__Task item__
After finding the line with "output tx_start_o, tx_data_o, busy_o, overflow_o" in the entries below, retype exactly each line from there through the line with "File: src/rtl/reg_resp_tx_fifo.sv", including that final line.

__Data to examine__
File: config.mk
export PLATFORM = sky130hd
export DESIGN_NAME = reg_resp_tx_flat
export DESIGN_NICKNAME = d
export VERILOG_FILES = /design/src/rtl/reg_link_pkg.sv /design/src/rtl/reg_resp_tx_if.sv /design/src/rtl/reg_resp_tx_fifo.sv /design/src/rtl/reg_resp_tx.sv /design/src/flat_wrapper.sv
export SDC_FILE = /design/constraint.sdc
export NUM_CORES = 1
export LEC_CHECK = 0
export BUFFER_PORTS_ARGS = -buffer_cell sky130_fd_sc_hd__buf_2
export CAP_MARGIN = 0
export CORE_MARGIN = 3
export CORE_UTILIZATION = 58
export DETAILED_ROUTE_END_ITERATION = 12
export GPL_TIMING_DRIVEN = 0
export MAX_ROUTING_LAYER = met4
export PLACE_DENSITY = 0.79
export SLEW_MARGIN = 40
export SYNTH_ARGS = -nofsm -noshare
export SYNTH_HDL_FRONTEND = slang
export SYNTH_HIERARCHICAL = 1
export SYNTH_SLANG_ARGS = --single-unit
File: constraint.sdc
create_clock -name clk -period 3.6 [get_ports clk]
set_clock_uncertainty 0.15 [all_clocks]
set_input_delay 0.54 -clock clk [delete_from_list [all_inputs] [get_ports clk]]
set_output_delay 0.54 -clock clk [all_outputs]
set_load 0.05 [all_outputs]
File: src/rtl/reg_link_pkg.sv
// Shared types and constants for the UART register-access link.
package reg_link_pkg;

  // Command codes decoded by the inbound parser.
  localparam logic [7:0] CMD_NOP = 8'h00;
  localparam logic [7:0] CMD_WR  = 8'h01;
  localparam logic [7:0] CMD_RD  = 8'h02;

  // Response type bytes sent back to the host.
  localparam logic [7:0] RESP_WR_ACK  = 8'h81;
  localparam logic [7:0] RESP_RD_DATA = 8'h82;

  typedef struct packed {
    logic [7:0] resp_type;
    logic [7:0] addr;
    logic [7:0] data;
  } resp_frame_t;

  typedef enum logic [1:0] {S_IDLE, S_SEND, S_WAIT} state_e;

  // Byte of a frame in transmit order: 0=type, 1=addr, 2=data.
  function automatic logic [7:0] frame_byte(resp_frame_t frame, logic [1:0] idx);
    case (idx)
      2'd0:    frame_byte = frame.resp_type;
      2'd1:    frame_byte = frame.addr;
      default: frame_byte = frame.data;
    endcase
  endfunction

endpackage

File: src/rtl/reg_resp_tx_if.sv
// Request strobes in, UART tx handshake out, plus status flags.
interface reg_resp_tx_if;
  logic       rd_en_i;
  logic       wr_en_i;
  logic [7:0] reg_addr_i;
  logic [7:0] rd_data_i;
  logic [7:0] wr_data_i;
  logic       tx_done_i;
  logic       tx_start_o;
  logic [7:0] tx_data_o;
  logic       busy_o;
  logic       overflow_o;

  modport slave (
    input  rd_en_i, wr_en_i, reg_addr_i, rd_data_i, wr_data_i, tx_done_i,
    output tx_start_o, tx_data_o, busy_o, overflow_o
  );

  modport master (
    output rd_en_i, wr_en_i, reg_addr_i, rd_data_i, wr_data_i, tx_done_i,
    input  tx_start_o, tx_data_o, busy_o, overflow_o
  );
endinterface

File: src/rtl/reg_resp_tx_fifo.sv
// Synchronous FIFO of response frames; one extra pointer bit tells full from empty.
module resp_fifo
  import reg_link_pkg::*;
#(
  parameter int unsigned DEPTH = 4
) (
  input  logic        clk,
  input  logic        rst,
  input  logic        push,
  input  logic        pop,
  input  resp_frame_t din,
  output resp_frame_t dout,
  output logic        empty,
  output logic        full
);

  localparam int unsigned AW = $clog2(DEPTH);

  logic [AW:0] wr_ptr_q, rd_ptr_q;
  resp_frame_t mem_q [DEPTH];
  logic        do_push, do_pop;

  // A push into a full FIFO is allowed when the head leaves in the same cycle.
  assign do_pop  = pop & ~empty;
  assign do_push = push & (~full | do_pop);

  assign empty = (wr_ptr_q == rd_ptr_q);
  assign full  = (wr_ptr_q[AW] != rd_ptr_q[AW]) &&
                 (wr_ptr_q[AW-1:0] == rd_ptr_q[AW-1:0]);
  assign dout  = mem_q[rd_ptr_q[AW-1:0]];

  // Pointer registers.
  always_ff @(posedge clk or posedge rst) begin
    if (rst) begin
      wr_ptr_q <= '0;
      rd_ptr_q <= '0;
    end else begin
      if (do_push) wr_ptr_q <= wr_ptr_q + 1'b1;
      if (do_pop)  rd_ptr_q <= rd_ptr_q + 1'b1;
    end
  end

  // Storage array; contents are don't-care until written.
  always_ff @(posedge clk) begin
    if (do_push) mem_q[wr_ptr_q[AW-1:0]] <= din;
  end

endmodule

File: src/rtl/reg_resp_tx.sv
// Turns register read/write strobes into 3-byte response frames for the UART tx.
module reg_resp_tx
  import reg_link_pkg::*;
#(
  parameter int unsigned FIFO_DEPTH = 4
) (
  input  logic         clk,
  input  logic         rst,
  reg_resp_tx_if.slave bus
);

  state_e      state_q, state_d;
  logic [1:0]  idx_q, idx_d;
  resp_frame_t frame_q, frame_d;
  logic [7:0]  tx_data_q, tx_data_d;
  logic        overflow_q, overflow_d;
  logic        tx_start;

  logic        req, push, pop, fifo_empty, fifo_full;
  resp_frame_t entry, head;

  // Build the response entry; read wins when both strobes fire.
  always_comb begin
    entry.addr = bus.reg_addr_i;
    if (bus.rd_en_i) begin
      entry.resp_type = RESP_RD_DATA;
      entry.data      = bus.rd_data_i;
    end else begin
      entry.resp_type = RESP_WR_ACK;
      entry.data      = bus.wr_data_i;
    end
  end

  assign req        = bus.rd_en_i | bus.wr_en_i;
  assign pop        = (state_q == S_IDLE) & ~fifo_empty;
  assign push       = req & (~fifo_full | pop);
  assign overflow_d = overflow_q | (req & fifo_full & ~pop);

  resp_fifo #(
    .DEPTH (FIFO_DEPTH)
  ) u_fifo (
    .clk   (clk),
    .rst   (rst),
    .push  (push),
    .pop   (pop),
    .din   (entry),
    .dout  (head),
    .empty (fifo_empty),
    .full  (fifo_full)
  );

  // Frame sequencer: next state, byte index and the byte to present on tx_data_o.
  always_comb begin
    state_d   = state_q;
    idx_d     = idx_q;
    frame_d   = frame_q;
    tx_data_d = tx_data_q;
    tx_start  = 1'b0;
    unique case (state_q)
      S_IDLE: begin
        if (!fifo_empty) begin
          frame_d   = head;
          idx_d     = 2'd0;
          tx_data_d = frame_byte(head, 2'd0);
          state_d   = S_SEND;
        end
      end
      S_SEND: begin
        tx_start = 1'b1;
        state_d  = S_WAIT;
      end
      S_WAIT: begin
        if (bus.tx_done_i) begin
          if (idx_q == 2'd2) begin
            state_d = S_IDLE;
          end else begin
            idx_d     = idx_q + 2'd1;
            tx_data_d = frame_byte(frame_q, idx_q + 2'd1);
            state_d   = S_SEND;
          end
        end
      end
      default: state_d = S_IDLE;
    endcase
  end

  // State and output registers; reset abandons any frame in flight.
  always_ff @(posedge clk or posedge rst) begin
    if (rst) begin
      state_q    <= S_IDLE;
      idx_q      <= 2'd0;
      frame_q    <= '0;
      tx_data_q  <= 8'h00;
      overflow_q <= 1'b0;
    end else begin
      state_q    <= state_d;
      idx_q      <= idx_d;
      frame_q    <= frame_d;
      tx_data_q  <= tx_data_d;
      overflow_q <= overflow_d;
    end
  end

  assign bus.tx_start_o = tx_start;
  assign bus.tx_data_o  = tx_data_q;
  assign bus.busy_o     = (state_q != S_IDLE) | ~fifo_empty;
  assign bus.overflow_o = overflow_q;

endmodule

File: src/flat_wrapper.sv
// flat-port wrapper written by rule: the top's interface ports become plain ports
module reg_resp_tx_flat import reg_link_pkg::*;
#(
  parameter int unsigned FIFO_DEPTH = 4
)
  (clk, rst, bus_rd_en_i, bus_wr_en_i, bus_reg_addr_i, bus_rd_data_i, bus_wr_data_i, bus_tx_done_i, bus_tx_start_o, bus_tx_data_o, bus_busy_o, bus_overflow_o);
  reg_resp_tx_if bus_i ();
  input  logic clk;
  input  logic rst;
  input wire logic [$bits(bus_i.rd_en_i)-1:0] bus_rd_en_i;
  input wire logic [$bits(bus_i.wr_en_i)-1:0] bus_wr_en_i;
  input wire logic [$bits(bus_i.reg_addr_i)-1:0] bus_reg_addr_i;
  input wire logic [$bits(bus_i.rd_data_i)-1:0] bus_rd_data_i;
  input wire logic [$bits(bus_i.wr_data_i)-1:0] bus_wr_data_i;
  input wire logic [$bits(bus_i.tx_done_i)-1:0] bus_tx_done_i;
  output wire logic [$bits(bus_i.tx_start_o)-1:0] bus_tx_start_o;
  output wire logic [$bits(bus_i.tx_data_o)-1:0] bus_tx_data_o;
  output wire logic [$bits(bus_i.busy_o)-1:0] bus_busy_o;
  output wire logic [$bits(bus_i.overflow_o)-1:0] bus_overflow_o;
  assign bus_i.rd_en_i = bus_rd_en_i;
  assign bus_i.wr_en_i = bus_wr_en_i;
  assign bus_i.reg_addr_i = bus_reg_addr_i;
  assign bus_i.rd_data_i = bus_rd_data_i;
  assign bus_i.wr_data_i = bus_wr_data_i;
  assign bus_i.tx_done_i = bus_tx_done_i;
  assign bus_tx_start_o = bus_i.tx_start_o;
  assign bus_tx_data_o = bus_i.tx_data_o;
  assign bus_busy_o = bus_i.busy_o;
  assign bus_overflow_o = bus_i.overflow_o;
  reg_resp_tx #(.FIFO_DEPTH(FIFO_DEPTH)) u_core (.clk(clk), .rst(rst), .bus(bus_i));
endmodule
==> Word level (Yosys, flattened, before mapping) <==
Memory sizes are Yosys's and may differ from the RTL's.
Cells that the tools add are included.
{ "totals": {"reg_bits": 43, "ramBits": 72, "in_bits": 29, "out_inout_bits": 11, "wordCells": 63, "memories": 1} }
{ "classes": {"n_addsub": 3, "eq_ne": 10, "n_mux": 18, "bitwise": 14, "n_reduce_logical": 8} }
{ "mem_list": {"columns": ["memory", "depth", "width", "read_ports", "rd_ports_with_merged_regs", "write_ports", "line", "source"], "rows": [
  ["u_core.u_fifo.mem_q", 4, 18, 1, 0, 1, "reg_resp_tx_fifo.sv:20", "resp_frame_t mem_q [DEPTH];"]
]} }
{ "ops": {"columns": ["operator", "n"], "rows": [
  ["8-bit two-way mux", 4],
  ["8-bit one-hot mux with 2 select lines", 2],
  ["2-bit two-way mux", 6],
  ["3-bit by 1-bit adder with 3-bit output, second input constant", 2],
  ["1-bit bitwise AND", 6],
  ["2-bit != test, second input constant", 3],
  ["2-bit one-hot mux with 3 select lines", 1],
  ["1-bit OR", 5],
  ["2-bit by 1-bit equality test with 1-bit output, second input constant", 2],
  ["2-bit equality test, second input constant", 2],
  ["2-bit zero test", 2],
  ["1-bit two-way mux", 4],
  ["2-bit one-hot mux with 2 select lines", 1],
  ["2-bit AND reduction", 2],
  ["4-bit AND reduction", 1],
  ["2-bit nonzero test", 2],
  ["3-bit equality test", 1],
  ["1-bit NOT", 3],
  ["2-bit by 1-bit adder with 2-bit output, second input constant", 1],
  ["2-bit equality test", 1],
  ["1-bit logical AND", 1],
  ["1-bit != test", 1]
]} }

==> Logic depth before layout (Yosys ltp) <==
{ "logic_depth": {"ltp_word": 8, "depth_mapped": 9, "ltp_nobuf": 8} }

==> Hierarchy <==
The synthesis kept the hierarchy.
{ "by_module_without_submodules": {"columns": ["module", "instances", "cells_per_inst", "area_each_um2", "seq_area_each_um2"], "rows": [
  ["resp_fifo", 1, 162, 3925.0, 3032.9],
  ["reg_resp_tx", 1, 154, 1995.7, 925.9]
]} }

==> Least setup slack after synthesis <==
Ideal clock, no wire load.
{ "synth_timing": {"path_kind": "flip-flop to flip-flop", "start": "reg u_core.u_fifo.rd_ptr_q[0]", "end": "mem u_core/u_fifo/mem_q[0][0] in the netlist's numbering, enable pin", "setup_ps": 361, "t_arrival_ps": 2664, "required_time_ps": 3089, "setup_slack_ps": 425, "stages_incl_launch_ff": 9, "path_buffers": 2, "synth_period_minus_slack_ps": 3175, "path_cell_list": "dfrtp_1 buf_4 xor2_4 nor3_1 or2_4 nor2_8 buf_12 or4_4 and3_1"} }
{ "synth_between": {"elab_chain_cells": 8, "word_cells_on_any_way": 13, "cone_classes": "eq/ne (2); mux (2); bitwise (8); reduce/logical (1)"} }
{ "synth_lines": {"columns": ["element", "line", "source"], "rows": [
  ["start: declaration", "reg_resp_tx_fifo.sv:19", "logic [AW:0] wr_ptr_q, rd_ptr_q;"],
  ["start signal: assignment", "reg_resp_tx_fifo.sv:39", "if (do_pop) rd_ptr_q <= rd_ptr_q + 1'b1;"],
  ["3-bit equality test (*)", "reg_resp_tx_fifo.sv:27", "assign empty = (wr_ptr_q == rd_ptr_q);"],
  ["named net u_core.fifo_empty", "reg_resp_tx.sv:19", "logic req, push, pop, fifo_empty, fifo_full;"],
  ["1-bit NOT (no line) (*)", null, null],
  ["1-bit bitwise AND (*)", "reg_resp_tx.sv:35", "assign pop = (state_q == S_IDLE) & ~fifo_empty;"],
  ["named net u_core.pop", "reg_resp_tx.sv:19", null],
  ["1-bit OR or 1-bit bitwise AND (tied branches)", "reg_resp_tx.sv:36, reg_resp_tx_fifo.sv:24", null],
  ["1-bit bitwise AND or 1-bit OR (tied branches)", "reg_resp_tx.sv:36, reg_resp_tx_fifo.sv:25", null],
  ["1-bit bitwise AND (*)", "reg_resp_tx_fifo.sv:25", "assign do_push = push & (~full | do_pop);"],
  ["1-bit two-way mux (*)", "reg_resp_tx_fifo.sv:45", "if (do_push) mem_q[wr_ptr_q[AW-1:0]] <= din;"],
  ["1-bit two-way mux (not written as such) (*)", "reg_resp_tx_fifo.sv:45", null],
  ["end: declaration", "reg_resp_tx_fifo.sv:20", null]
]} }
Mark *: on every way through the listed nets, which the timed path passes. The rest lies on a longest branch.

==> Worst setup path in the final report <==
{ "layout_timing": {"start": "reg u_core.u_fifo.rd_ptr_q[0]", "end": "mem u_core/u_fifo/mem_q[2][8] in the netlist's numbering, enable pin"} }
The elaborated chain is that of the path after synthesis.

==> flow_summary.html <==
<table>
<tr><th>Metric</th><th>Value</th></tr>
<tr><th colspan="2">Outcome</th></tr>
<tr><td>Outcome</td><td>completed</td></tr>
<tr><th colspan="2">Run</th></tr>
<tr><td>Max-cap check violation count</td><td>0</td></tr>
<tr><th colspan="2">Routing</th></tr>
<tr><td>Average wire per standard cell</td><td>~20 um</td></tr>
<tr><td>Post-route ant nets</td><td>0</td></tr>
<tr><td>First drt pass iteration count</td><td>5</td></tr>
<tr><td>Wire length after detailed routing</td><td>11100 um</td></tr>
<tr><td>Number of violations reported at the end of detailed-routing iteration 0</td><td>209</td></tr>
<tr><td>Post-detailed-route via-to-cell ratio</td><td>5.78</td></tr>
<tr><td>Total vias in the final route</td><td>3138</td></tr>
<tr><td>Detailed-route DRC error count</td><td>0</td></tr>
<tr><th colspan="2">CTS</th></tr>
<tr><td>TritonCTS clock tree</td><td>built</td></tr>
<tr><td>Total setup buffers inserted after CTS</td><td>0</td></tr>
<tr><td>H-Tree Depth</td><td>4</td></tr>
<tr><td>Number of buffers created by CTS</td><td>17</td></tr>
<tr><td>Maximum number of buffers from clock root to sink</td><td>2</td></tr>
<tr><td>TritonCTS Sinks</td><td>approximately 140</td></tr>
<tr><td>Clock latency of the later-clocked register in the worst-skew pair</td><td>approximately 0.52 ns</td></tr>
<tr><td>Clock Root Buffer</td><td>clkbuf_8</td></tr>
<tr><td>Clock-pin slew on the worst setup and hold paths</td><td>0.07 ns</td></tr>
<tr><th colspan="2">Critical path</th></tr>
<tr><td>Critical path buffer and inverter count</td><td>2</td></tr>
<tr><td>Worst R2R Setup Slack</td><td>0.18 ns</td></tr>
<tr><td>Gate family responsible for the most delay along the worst path</td><td>simple AND/OR/NAND/NOR gates</td></tr>
<tr><td>Startpoint of the worst setup timing path</td><td>u_core/u_fifo/rd_ptr_q[0]</td></tr>
<tr><td>Worst-path maximum fanout</td><td>24</td></tr>
<tr><td>Longest individual stage delay on the worst path</td><td>0.54 ns</td></tr>
<tr><td>RR Endpoint</td><td>u_core/u_fifo/mem_q[2][8]</td></tr>
<tr><td>Data required time at the worst endpoint</td><td>3.61 ns</td></tr>
<tr><td>Endpoint class of the critical path</td><td>flop</td></tr>
<tr><td>Worst R2R Path Depth</td><td>8</td></tr>
<tr><td>Worst path cell trace</td><td>buf_4 -&gt; xor2_4 -&gt; nor3_2 -&gt; or2_4 -&gt; nor2_8 -&gt; buf_12 -&gt; or4_4 -&gt; and3_2</td></tr>
<tr><td>Worst path arrival time</td><td>3.43 ns</td></tr>
<tr><td>R2r startpoint</td><td>u_core/u_fifo/rd_ptr_q[0]</td></tr>
<tr><td>Sort of element at the start of the critical path</td><td>flop</td></tr>
<tr><td>Cell type of the slowest stage on the worst timing path</td><td>or4_4</td></tr>
<tr><td>Crit Path Class</td><td>reg2reg</td></tr>
<tr><th colspan="2">Die</th></tr>
<tr><td>CORE AREA</td><td>between 9000 and 10000 sq um</td></tr>
<tr><td>Cell Rows</td><td>36</td></tr>
<tr><td>Initial core utilization</td><td>60.0%</td></tr>
<tr><td>Die height</td><td>107 um</td></tr>
<tr><td>Die footprint</td><td>11500 sq um</td></tr>
<tr><td>Die W</td><td>107 um</td></tr>
<tr><td># IOs</td><td>40</td></tr>
<tr><th colspan="2">Synth</th></tr>
<tr><td>Most used flip-flop cell after synthesis</td><td>edfxtp_1</td></tr>
<tr><td>Post-Syn Instances</td><td>316</td></tr>
<tr><td>Mean instance size in the synthesized netlist</td><td>18.7 sq um</td></tr>
<tr><td>Number of warnings printed during yosys synthesis</td><td>6</td></tr>
<tr><td>Synth Cell Area</td><td>5920 sq um</td></tr>
<tr><td>Fraction of post-synthesis cell area in the top cell type by area</td><td>48.7%</td></tr>
<tr><td>Post-synthesis sequential area ratio</td><td>between 60% and 70%</td></tr>
<tr><td>Number of different library cells in the post-synthesis netlist</td><td>48</td></tr>
<tr><td>Cell taking the most area after synthesis</td><td>edfxtp_1</td></tr>
<tr><td>Cells taking the most area after synthesis</td><td>edfxtp_1 (49%), dfrtp_1 (18%), mux4_2 (8.4%), mux2_4 (4.8%), mux2_2 (2.5%)</td></tr>
<tr><td>Number of synthesized register bits</td><td>between 100 and 150</td></tr>
<tr><td>Async SR Flop Fraction</td><td>a little under a third</td></tr>
<tr><td>Number of flops mapped to enable cells by yosys</td><td>96</td></tr>
<tr><th colspan="2">STA</th></tr>
<tr><td>Unrepaired setup endpoints after global routing</td><td>no</td></tr>
<tr><td>Slew at the pin closest to its max-slew limit</td><td>0.748 ns</td></tr>
<tr><td>Count of final setup violators</td><td>0</td></tr>
<tr><td>Time the worst path needs with I/O delays and setup</td><td>3.42 ns</td></tr>
<tr><td>Fin. Hold Viols</td><td>0</td></tr>
<tr><td>Crit path setup slack, layout</td><td>0.180 ns</td></tr>
<tr><td>Hold WS</td><td>0.0852 ns</td></tr>
<tr><td>Period utilization</td><td>95.0%</td></tr>
<tr><td>Number of max-slew violations in the final report</td><td>0</td></tr>
<tr><td>Worst slew margin relative to its limit</td><td>50.1%</td></tr>
<tr><td>Maximum clock frequency</td><td>292 MHz</td></tr>
<tr><th colspan="2">Global route</th></tr>
<tr><td>Antenna violations before repair</td><td>0</td></tr>
<tr><td>Leftover overflow at the end of global routing</td><td>0</td></tr>
<tr><td>Number of global-route vias before repair</td><td>3335</td></tr>
<tr><td>First-pass GRT wire length</td><td>17900 um</td></tr>
<tr><td>Maximum number of pins on one net before global-route repair</td><td>38</td></tr>
<tr><td>Overall routing resource usage</td><td>21.8%</td></tr>
<tr><th colspan="2">Final layout</th></tr>
<tr><td>Filler Cells Inserted</td><td>595</td></tr>
<tr><td>Antenna diodes</td><td>0</td></tr>
<tr><td>Layout Utilization</td><td>between 70% and 80%</td></tr>
<tr><td>Register cell area after layout</td><td>roughly 4000 sq um</td></tr>
<tr><td>Final Non-Filler Cells</td><td>543</td></tr>
<tr><td>Final instance area</td><td>roughly 7000 sq um</td></tr>
<tr><td>Multi-input gate area</td><td>1900 sq um</td></tr>
<tr><td>Share of cells above drive strength 1</td><td>38.3%</td></tr>
<tr><td>Final #Nets</td><td>434</td></tr>
<tr><td>Layout Area Growth over Synthesis</td><td>17.9%</td></tr>
<tr><th colspan="2">Placement</th></tr>
<tr><td>Detailed Place HPWL</td><td>6750 um</td></tr>
<tr><td>RD Place Congestion</td><td>0.841</td></tr>
<tr><td># placed instances</td><td>510</td></tr>
<tr><td>Placed instance area</td><td>6370 sq um</td></tr>
<tr><td>Worst setup slack after placement</td><td>-0.0916 ns</td></tr>
<tr><td># port buffers</td><td>39</td></tr>
<tr><th colspan="2">Min path</th></tr>
<tr><td>Number of cells on the worst hold path</td><td>1</td></tr>
<tr><td>Hold WC Path Type</td><td>in2reg</td></tr>
<tr><td>Endpoint of the worst hold-timing path</td><td>u_core/u_fifo/mem_q[3][9]</td></tr>
<tr><td>Beginning of the worst hold path</td><td>bus_reg_addr_i[1]</td></tr>
<tr><th colspan="2">Power</th></tr>
<tr><td>Standby leakage power</td><td>2.66 nW</td></tr>
<tr><td>Worst voltage drop across the vdd grid</td><td>0.000536 V</td></tr>
<tr><td>Power density cells</td><td>1070 nW/um^2</td></tr>
</table>
==> registers in the layout, summed over array words and instances, names as in the netlist <==
signal / cells
u_core/bus.overflow_o: 1
u_core/bus.tx_data_o: 8
u_core/frame_q: 24
u_core/idx_q: 2
u_core/state_q: 2
u_core/u_fifo/mem_q: 96
u_core/u_fifo/rd_ptr_q: 3
u_core/u_fifo/wr_ptr_q: 3
==> worst max path at each step <==
stage	to	depth (start not counted)
6_report	u_core/u_fifo/mem_q[2][8]	8
5_1_grt	u_core/u_fifo/mem_q[0][11]	8
4_1_cts	u_core/u_fifo/mem_q[1][16]	8
3_5_place_dp	u_core/u_fifo/mem_q[0][0]	8
3_3_place_gp	u_core/u_fifo/mem_q[0][22]	8
2_1_floorplan	u_core/u_fifo/mem_q[0][0]	8
==> per-layer routing <==
metal / wire length [um] / GRT usage, % / vias up
met3: 715 / 5.18 / 19
met2: 5450 / 34.0 / 132
met5: 0 / - / -
li1: - / - / 1395
met1: 4700 / 28.3 / 1592
met4: 230 / 8.40 / 0
==> synthesized netlist by cell type (5+ instances only) <==
library cell,number
a21oi_1,8
a221o_1,8
a2bb2oi_2,5
buf_2,8
dfrtp_1,43
edfxtp_1,96
ha_1,8
inv_1,8
mux2_2,13
mux2_4,19
mux4_2,22
nand2b_1,8
nand3_1,8
or3_1,8
xnor2_1,5
==> cell type report <==
cell class | count | share of cell area, %
plain buffers | 17 | 1.79
clock buffers | 17 | 5.94
clock inverters | 15 | 2.56
inverters | 8 | 0.448
multi-input cells | 174 | 27.2
flip-flops and latches | 139 | 56.7
well taps | 133 | 2.38
repair buffers | 40 | 2.94
==> report_power, final <==
| group | internal [mW] | switching (mW) |
|---|---|---|
| sequential | 2.44 | 0.297 |
| combinational | 1.41 | 1.61 |
| clock | 1.02 | 0.713 |
==> metrics by stage <==
| step | total power, mW | setup TNS [ns] |
|---|---|---|
| after floorplan | 5.03 | 0 |
| after global routing | 7.83 | 0 |
| after CTS | 7.53 | 0 |
| after detailed placement | 5.73 | -5.90 |
| after global placement | 5.63 | -25.90 |
| final | 7.49 | 0 |
==> kinds of logic after synthesis <==
| kind of cell | after synthesis | synth area share, % |
|---|---|---|
| flip-flops | 139 | 66.9 |
| XOR/XNOR | 8 | 1.82 |
| AND/OR/NAND/NOR | 42 | 4.65 |
| AO/OA/AOI/OAI | 34 | 5.30 |
| multiplexers | 58 | 16.9 |
| buffers and inverters | 25 | 2.62 |
| adder cells (fa/ha/maj) | 8 | 1.69 |
| other | 2 | 0.127 |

__Result for this exercise__
    output tx_start_o, tx_data_o, busy_o, overflow_o
  );

  modport master (
    output rd_en_i, wr_en_i, reg_addr_i, rd_data_i, wr_data_i, tx_done_i,
    input  tx_start_o, tx_data_o, busy_o, overflow_o
  );
endinterface

File: src/rtl/reg_resp_tx_fifo.sv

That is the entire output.